* What you have to do *
Find the word "disable" in the records below. List each line containing it.

* Exercise data *
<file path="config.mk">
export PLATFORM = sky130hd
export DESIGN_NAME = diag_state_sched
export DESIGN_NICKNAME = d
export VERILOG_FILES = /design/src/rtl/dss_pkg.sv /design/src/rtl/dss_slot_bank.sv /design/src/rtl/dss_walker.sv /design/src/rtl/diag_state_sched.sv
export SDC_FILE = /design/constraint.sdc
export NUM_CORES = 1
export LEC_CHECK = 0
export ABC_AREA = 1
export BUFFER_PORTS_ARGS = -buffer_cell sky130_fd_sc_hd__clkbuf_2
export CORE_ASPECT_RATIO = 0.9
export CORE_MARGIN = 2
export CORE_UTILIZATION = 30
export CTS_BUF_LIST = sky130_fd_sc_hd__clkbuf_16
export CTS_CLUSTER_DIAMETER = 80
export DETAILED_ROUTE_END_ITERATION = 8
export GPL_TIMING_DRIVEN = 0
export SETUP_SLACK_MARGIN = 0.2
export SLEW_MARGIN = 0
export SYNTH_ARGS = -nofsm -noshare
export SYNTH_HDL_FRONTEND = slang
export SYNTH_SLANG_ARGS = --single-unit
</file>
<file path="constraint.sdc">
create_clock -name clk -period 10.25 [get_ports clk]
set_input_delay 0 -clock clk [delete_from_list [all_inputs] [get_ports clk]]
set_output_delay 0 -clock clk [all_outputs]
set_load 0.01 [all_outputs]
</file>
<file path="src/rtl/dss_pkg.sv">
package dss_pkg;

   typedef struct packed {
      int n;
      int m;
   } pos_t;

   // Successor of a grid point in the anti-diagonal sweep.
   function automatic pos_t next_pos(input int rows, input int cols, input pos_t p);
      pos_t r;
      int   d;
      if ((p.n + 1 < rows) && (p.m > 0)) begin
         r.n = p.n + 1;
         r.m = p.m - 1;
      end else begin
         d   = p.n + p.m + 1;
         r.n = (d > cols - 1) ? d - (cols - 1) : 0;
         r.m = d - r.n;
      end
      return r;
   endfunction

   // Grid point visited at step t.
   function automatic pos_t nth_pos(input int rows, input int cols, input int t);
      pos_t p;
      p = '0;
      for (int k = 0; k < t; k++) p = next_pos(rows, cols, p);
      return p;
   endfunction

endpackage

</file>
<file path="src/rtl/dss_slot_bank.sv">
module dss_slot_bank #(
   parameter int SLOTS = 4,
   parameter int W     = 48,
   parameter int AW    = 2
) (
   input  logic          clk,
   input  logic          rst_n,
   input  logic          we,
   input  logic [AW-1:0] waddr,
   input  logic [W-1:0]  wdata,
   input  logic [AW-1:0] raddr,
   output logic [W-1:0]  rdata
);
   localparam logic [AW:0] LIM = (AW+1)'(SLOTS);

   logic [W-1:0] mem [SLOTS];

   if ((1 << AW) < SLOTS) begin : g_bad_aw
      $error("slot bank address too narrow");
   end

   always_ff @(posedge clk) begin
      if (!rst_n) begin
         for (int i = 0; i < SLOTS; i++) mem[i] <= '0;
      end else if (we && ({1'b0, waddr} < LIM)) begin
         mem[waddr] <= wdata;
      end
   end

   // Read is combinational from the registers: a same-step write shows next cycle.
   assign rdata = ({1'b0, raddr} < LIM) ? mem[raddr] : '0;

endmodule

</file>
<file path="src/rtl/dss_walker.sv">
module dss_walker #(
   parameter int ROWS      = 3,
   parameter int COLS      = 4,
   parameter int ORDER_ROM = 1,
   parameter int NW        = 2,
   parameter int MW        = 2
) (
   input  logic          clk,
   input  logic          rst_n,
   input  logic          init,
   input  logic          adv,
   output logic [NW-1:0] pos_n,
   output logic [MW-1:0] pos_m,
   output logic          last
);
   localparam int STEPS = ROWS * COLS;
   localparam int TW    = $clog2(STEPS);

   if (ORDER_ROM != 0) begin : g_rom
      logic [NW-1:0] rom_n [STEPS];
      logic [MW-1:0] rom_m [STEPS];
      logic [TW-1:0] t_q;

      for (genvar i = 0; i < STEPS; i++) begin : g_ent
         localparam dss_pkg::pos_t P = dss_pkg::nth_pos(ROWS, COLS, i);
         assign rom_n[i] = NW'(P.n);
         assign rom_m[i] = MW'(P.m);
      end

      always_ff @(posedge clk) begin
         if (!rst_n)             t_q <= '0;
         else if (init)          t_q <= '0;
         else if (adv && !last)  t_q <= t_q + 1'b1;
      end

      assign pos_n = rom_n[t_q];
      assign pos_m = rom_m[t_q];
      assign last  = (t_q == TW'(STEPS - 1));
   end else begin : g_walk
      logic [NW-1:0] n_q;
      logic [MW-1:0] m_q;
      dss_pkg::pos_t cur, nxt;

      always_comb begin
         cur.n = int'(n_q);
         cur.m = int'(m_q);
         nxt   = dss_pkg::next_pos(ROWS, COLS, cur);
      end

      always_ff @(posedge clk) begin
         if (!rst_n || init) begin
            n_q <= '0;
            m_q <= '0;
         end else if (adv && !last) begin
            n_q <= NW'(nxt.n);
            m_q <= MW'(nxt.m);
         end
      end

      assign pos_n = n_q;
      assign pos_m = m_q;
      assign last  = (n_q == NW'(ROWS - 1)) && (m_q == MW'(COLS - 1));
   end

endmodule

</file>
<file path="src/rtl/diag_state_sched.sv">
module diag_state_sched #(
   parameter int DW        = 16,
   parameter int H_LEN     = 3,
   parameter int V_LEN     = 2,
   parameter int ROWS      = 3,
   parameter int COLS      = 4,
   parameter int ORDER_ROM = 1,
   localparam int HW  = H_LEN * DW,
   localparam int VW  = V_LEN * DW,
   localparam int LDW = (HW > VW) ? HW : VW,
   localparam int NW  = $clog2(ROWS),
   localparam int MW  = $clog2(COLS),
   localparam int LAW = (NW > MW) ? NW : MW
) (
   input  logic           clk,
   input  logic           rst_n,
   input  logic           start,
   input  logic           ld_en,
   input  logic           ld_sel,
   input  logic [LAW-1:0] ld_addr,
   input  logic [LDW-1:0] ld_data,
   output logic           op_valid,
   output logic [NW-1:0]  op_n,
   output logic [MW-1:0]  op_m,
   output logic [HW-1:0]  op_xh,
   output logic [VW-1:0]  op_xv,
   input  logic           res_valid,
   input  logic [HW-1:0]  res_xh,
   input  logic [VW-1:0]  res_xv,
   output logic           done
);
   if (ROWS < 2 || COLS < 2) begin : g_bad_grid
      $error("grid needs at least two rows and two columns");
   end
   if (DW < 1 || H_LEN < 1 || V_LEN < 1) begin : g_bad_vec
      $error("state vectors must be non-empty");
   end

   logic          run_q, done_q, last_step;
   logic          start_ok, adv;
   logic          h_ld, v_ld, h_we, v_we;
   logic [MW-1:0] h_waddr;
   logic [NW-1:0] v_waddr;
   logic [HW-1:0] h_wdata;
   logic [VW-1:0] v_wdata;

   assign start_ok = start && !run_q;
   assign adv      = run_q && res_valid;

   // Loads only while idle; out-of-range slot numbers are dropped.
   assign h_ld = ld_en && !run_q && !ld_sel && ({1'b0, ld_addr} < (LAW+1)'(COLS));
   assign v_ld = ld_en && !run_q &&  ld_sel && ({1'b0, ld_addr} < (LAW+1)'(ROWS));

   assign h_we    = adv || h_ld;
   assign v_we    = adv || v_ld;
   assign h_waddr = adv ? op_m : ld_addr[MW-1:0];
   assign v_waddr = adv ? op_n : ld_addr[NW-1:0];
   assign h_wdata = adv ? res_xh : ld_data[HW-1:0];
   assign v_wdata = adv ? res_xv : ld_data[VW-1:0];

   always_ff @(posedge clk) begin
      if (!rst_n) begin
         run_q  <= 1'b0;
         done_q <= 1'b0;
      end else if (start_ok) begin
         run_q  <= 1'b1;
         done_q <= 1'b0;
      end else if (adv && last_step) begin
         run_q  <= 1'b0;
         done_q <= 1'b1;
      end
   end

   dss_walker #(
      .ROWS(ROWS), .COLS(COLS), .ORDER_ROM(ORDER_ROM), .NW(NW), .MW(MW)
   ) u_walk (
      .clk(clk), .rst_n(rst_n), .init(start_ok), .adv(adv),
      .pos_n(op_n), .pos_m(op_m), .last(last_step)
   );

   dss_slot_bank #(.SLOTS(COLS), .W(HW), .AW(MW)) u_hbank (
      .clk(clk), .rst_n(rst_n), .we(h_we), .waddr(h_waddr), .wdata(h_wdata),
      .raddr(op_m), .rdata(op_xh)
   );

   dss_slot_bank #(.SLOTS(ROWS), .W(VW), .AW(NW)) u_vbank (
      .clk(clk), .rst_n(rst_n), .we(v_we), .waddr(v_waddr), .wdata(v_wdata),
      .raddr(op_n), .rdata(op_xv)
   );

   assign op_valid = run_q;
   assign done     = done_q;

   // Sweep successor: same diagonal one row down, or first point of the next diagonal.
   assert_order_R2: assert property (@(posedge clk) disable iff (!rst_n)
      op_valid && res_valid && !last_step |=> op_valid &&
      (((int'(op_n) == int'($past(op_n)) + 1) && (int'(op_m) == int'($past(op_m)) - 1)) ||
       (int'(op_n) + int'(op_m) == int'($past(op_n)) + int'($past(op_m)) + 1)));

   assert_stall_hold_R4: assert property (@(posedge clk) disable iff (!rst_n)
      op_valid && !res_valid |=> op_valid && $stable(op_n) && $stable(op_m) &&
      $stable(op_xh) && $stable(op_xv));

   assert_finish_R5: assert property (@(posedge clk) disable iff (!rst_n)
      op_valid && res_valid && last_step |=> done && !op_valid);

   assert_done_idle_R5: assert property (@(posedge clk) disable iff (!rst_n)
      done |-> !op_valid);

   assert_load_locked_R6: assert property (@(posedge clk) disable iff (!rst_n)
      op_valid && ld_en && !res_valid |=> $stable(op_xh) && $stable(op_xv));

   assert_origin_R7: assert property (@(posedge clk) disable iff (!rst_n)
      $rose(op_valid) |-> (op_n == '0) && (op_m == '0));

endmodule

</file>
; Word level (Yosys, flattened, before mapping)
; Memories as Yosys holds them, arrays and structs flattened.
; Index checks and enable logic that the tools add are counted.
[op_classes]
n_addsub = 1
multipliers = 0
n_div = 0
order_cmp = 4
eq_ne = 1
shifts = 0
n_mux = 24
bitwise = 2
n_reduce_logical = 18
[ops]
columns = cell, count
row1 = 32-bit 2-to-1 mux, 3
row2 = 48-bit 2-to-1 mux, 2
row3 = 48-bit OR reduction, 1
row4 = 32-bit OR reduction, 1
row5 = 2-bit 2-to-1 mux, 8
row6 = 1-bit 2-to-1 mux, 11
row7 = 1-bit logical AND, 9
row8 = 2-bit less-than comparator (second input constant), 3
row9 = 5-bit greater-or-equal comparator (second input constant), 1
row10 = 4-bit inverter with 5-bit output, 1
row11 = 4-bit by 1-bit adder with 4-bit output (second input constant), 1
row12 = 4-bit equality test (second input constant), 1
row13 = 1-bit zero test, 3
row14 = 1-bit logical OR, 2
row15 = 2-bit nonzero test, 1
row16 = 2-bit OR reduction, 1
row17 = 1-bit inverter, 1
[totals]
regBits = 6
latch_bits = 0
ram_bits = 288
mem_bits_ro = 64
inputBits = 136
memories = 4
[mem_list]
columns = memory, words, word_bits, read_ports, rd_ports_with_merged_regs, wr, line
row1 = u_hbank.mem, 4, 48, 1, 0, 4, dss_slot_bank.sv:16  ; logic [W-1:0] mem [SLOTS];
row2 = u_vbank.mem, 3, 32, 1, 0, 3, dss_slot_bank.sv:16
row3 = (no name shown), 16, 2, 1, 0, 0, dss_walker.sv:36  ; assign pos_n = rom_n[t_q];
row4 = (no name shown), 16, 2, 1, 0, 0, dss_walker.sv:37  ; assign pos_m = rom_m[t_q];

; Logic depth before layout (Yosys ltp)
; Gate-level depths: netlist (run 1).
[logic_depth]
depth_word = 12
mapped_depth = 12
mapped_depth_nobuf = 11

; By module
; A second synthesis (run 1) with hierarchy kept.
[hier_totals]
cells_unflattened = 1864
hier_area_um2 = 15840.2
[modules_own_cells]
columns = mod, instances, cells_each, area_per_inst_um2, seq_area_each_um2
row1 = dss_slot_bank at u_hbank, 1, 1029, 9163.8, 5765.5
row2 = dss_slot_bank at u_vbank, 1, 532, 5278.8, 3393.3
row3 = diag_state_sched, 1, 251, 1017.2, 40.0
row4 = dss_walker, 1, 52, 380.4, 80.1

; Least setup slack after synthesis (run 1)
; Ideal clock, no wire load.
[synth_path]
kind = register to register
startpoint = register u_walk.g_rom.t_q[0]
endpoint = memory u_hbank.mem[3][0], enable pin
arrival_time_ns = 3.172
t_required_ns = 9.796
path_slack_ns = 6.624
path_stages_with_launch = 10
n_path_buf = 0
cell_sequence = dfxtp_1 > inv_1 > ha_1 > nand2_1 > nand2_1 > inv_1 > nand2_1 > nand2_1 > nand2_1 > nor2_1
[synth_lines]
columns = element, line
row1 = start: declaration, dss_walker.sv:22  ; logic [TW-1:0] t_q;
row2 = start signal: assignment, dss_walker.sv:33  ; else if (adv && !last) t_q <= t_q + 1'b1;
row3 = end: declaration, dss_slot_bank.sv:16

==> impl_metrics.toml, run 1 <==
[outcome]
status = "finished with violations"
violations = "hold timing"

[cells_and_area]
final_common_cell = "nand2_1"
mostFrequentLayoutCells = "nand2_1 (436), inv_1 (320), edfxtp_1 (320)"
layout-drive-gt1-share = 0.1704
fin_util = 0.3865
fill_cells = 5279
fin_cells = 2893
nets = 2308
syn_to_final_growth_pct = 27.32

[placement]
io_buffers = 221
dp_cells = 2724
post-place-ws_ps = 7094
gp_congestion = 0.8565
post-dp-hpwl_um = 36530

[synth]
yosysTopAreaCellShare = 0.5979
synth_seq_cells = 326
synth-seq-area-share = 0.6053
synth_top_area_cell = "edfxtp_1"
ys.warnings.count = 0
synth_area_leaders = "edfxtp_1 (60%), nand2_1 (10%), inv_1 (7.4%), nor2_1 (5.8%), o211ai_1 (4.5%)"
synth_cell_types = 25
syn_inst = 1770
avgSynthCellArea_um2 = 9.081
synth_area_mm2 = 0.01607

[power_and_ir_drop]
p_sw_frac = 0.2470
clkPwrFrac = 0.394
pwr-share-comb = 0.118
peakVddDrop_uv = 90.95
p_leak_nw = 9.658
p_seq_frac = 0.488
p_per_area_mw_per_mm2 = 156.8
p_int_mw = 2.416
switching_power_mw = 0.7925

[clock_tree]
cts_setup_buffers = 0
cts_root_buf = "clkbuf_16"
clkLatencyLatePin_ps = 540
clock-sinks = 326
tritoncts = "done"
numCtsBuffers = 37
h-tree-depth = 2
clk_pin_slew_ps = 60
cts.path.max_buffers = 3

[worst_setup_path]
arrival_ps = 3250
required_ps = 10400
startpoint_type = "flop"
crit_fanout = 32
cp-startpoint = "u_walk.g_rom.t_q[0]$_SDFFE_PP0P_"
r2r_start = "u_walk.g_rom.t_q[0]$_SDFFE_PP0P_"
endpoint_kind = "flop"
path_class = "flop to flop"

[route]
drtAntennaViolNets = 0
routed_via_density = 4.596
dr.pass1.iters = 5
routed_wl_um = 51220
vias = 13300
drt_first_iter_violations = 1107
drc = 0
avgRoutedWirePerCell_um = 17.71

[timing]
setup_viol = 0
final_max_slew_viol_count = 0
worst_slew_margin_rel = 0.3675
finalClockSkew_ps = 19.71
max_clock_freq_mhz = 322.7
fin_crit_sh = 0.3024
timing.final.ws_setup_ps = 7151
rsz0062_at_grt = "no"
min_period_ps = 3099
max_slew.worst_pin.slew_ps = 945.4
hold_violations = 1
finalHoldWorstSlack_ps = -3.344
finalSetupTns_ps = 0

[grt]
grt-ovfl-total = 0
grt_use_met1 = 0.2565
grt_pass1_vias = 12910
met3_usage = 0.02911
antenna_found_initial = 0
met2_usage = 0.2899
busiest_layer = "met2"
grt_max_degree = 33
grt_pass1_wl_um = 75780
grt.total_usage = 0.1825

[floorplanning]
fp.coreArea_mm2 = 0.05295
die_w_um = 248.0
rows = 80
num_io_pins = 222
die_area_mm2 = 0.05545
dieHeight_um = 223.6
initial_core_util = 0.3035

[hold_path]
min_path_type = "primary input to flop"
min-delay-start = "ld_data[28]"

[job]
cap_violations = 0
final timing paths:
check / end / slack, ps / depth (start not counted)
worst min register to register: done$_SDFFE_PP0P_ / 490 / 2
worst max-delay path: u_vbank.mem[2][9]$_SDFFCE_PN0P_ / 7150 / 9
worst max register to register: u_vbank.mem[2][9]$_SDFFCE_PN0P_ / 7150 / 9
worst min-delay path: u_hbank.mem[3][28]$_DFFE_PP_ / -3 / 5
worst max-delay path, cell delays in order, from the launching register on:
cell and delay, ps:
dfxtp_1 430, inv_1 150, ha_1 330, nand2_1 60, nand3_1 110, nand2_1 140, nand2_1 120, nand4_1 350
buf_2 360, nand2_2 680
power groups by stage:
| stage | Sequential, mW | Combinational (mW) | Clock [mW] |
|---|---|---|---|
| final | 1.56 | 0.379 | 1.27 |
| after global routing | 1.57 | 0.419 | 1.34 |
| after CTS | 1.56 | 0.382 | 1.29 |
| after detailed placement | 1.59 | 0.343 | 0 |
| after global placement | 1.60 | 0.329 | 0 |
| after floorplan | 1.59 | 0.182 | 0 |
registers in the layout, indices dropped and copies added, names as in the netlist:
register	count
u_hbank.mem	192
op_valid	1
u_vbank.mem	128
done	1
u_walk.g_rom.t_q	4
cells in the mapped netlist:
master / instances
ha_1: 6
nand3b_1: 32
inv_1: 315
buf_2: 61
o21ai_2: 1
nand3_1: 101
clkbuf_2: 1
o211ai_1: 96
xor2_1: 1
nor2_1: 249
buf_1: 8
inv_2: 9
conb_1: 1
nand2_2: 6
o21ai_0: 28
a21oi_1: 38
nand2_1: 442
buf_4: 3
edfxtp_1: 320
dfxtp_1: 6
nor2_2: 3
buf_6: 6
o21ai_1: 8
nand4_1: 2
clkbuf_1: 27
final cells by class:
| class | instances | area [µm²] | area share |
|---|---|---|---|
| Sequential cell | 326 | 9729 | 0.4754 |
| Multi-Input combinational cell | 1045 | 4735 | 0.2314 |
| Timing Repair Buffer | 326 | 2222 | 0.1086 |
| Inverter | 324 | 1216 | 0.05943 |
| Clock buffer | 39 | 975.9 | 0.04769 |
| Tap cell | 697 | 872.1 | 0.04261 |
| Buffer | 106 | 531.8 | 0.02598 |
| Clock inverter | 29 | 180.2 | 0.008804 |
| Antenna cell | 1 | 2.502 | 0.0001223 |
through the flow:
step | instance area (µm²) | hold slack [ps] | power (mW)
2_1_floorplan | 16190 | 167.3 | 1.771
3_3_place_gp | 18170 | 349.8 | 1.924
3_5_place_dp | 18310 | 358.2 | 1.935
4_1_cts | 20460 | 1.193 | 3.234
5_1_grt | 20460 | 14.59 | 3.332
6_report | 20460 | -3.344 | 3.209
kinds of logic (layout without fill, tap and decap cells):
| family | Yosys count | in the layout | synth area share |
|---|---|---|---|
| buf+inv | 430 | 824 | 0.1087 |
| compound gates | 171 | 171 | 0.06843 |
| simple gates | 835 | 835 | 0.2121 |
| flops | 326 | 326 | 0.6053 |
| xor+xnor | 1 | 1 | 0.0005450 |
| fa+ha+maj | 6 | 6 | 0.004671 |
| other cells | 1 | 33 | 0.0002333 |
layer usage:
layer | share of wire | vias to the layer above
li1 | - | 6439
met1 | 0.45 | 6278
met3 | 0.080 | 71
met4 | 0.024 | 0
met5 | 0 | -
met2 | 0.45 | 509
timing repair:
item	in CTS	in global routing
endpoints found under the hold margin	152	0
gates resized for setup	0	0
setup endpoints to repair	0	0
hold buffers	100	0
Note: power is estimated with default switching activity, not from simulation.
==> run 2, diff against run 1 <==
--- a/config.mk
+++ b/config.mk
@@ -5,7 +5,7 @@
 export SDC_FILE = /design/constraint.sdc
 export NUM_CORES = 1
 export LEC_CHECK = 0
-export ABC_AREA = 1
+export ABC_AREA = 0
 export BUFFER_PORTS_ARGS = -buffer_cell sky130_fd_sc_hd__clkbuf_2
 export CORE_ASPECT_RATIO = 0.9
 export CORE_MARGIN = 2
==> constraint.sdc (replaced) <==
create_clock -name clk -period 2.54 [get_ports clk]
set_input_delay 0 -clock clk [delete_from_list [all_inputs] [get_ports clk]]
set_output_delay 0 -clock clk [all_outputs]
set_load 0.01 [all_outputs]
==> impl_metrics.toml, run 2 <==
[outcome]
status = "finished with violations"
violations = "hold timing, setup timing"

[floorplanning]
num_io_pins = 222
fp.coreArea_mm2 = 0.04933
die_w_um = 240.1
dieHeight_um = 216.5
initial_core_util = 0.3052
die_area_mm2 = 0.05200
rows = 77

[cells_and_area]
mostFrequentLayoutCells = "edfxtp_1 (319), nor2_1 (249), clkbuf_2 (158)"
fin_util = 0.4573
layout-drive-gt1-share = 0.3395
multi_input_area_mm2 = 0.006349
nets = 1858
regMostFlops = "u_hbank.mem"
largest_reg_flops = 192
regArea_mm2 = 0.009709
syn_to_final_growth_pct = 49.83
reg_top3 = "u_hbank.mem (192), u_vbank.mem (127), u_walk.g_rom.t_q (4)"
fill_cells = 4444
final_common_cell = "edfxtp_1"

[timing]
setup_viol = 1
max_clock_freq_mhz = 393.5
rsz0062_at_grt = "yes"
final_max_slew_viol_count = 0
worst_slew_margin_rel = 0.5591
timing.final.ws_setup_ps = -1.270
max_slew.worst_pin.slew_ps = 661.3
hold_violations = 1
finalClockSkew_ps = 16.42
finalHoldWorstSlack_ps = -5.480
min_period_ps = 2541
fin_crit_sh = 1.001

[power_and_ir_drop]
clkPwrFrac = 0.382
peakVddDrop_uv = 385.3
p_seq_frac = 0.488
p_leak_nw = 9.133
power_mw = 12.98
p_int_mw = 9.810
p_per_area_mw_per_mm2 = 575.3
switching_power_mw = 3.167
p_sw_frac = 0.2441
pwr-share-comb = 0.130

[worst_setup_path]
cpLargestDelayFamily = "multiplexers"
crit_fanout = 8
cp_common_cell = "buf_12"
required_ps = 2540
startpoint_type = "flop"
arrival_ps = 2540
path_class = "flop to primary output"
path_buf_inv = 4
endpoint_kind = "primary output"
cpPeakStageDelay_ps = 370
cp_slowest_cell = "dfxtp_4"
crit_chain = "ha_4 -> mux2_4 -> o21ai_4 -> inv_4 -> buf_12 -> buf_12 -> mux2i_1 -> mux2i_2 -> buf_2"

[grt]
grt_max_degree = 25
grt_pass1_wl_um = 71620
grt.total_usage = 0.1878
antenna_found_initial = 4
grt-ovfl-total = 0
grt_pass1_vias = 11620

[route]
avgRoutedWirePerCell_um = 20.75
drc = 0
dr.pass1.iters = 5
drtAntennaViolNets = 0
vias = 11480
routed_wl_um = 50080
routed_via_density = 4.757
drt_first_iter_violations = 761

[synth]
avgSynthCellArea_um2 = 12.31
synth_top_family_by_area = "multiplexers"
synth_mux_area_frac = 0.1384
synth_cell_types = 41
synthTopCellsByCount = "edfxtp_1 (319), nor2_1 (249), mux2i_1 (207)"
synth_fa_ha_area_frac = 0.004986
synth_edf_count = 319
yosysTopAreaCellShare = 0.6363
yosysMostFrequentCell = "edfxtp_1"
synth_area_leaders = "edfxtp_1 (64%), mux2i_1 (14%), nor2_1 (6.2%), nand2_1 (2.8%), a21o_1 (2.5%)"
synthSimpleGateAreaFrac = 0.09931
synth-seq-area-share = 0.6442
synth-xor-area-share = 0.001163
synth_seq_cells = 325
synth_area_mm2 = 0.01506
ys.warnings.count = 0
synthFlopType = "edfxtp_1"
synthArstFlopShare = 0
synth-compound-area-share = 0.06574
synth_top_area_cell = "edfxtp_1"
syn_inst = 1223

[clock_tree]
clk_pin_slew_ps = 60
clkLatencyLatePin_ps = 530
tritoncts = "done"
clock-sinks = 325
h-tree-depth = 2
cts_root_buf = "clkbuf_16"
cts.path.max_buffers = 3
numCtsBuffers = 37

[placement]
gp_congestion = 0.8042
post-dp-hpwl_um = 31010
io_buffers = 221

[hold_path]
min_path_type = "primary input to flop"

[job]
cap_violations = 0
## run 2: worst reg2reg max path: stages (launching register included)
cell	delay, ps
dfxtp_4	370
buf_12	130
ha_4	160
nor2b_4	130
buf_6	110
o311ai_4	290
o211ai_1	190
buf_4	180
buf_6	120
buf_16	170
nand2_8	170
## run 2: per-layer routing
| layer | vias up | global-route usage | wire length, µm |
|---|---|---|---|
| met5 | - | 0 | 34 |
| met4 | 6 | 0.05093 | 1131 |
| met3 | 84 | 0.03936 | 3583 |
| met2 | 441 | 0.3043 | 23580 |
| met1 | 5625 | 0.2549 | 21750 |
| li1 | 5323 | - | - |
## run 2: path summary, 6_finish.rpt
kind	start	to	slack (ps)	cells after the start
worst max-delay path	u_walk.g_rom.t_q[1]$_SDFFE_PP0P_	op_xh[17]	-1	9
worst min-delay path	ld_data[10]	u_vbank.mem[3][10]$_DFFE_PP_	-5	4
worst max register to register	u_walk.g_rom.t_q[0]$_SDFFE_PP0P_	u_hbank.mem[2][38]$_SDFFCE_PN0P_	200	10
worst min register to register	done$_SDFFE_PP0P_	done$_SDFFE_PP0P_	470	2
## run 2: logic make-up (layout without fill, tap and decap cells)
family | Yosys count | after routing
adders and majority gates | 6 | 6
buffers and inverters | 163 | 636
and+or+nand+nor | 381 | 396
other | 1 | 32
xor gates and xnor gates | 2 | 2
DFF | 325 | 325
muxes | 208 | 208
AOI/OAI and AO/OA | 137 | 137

* Problem solution *
   assert_order_R2: assert property (@(posedge clk) disable iff (!rst_n)
   assert_stall_hold_R4: assert property (@(posedge clk) disable iff (!rst_n)
   assert_finish_R5: assert property (@(posedge clk) disable iff (!rst_n)
   assert_done_idle_R5: assert property (@(posedge clk) disable iff (!rst_n)
   assert_load_locked_R6: assert property (@(posedge clk) disable iff (!rst_n)
   assert_origin_R7: assert property (@(posedge clk) disable iff (!rst_n)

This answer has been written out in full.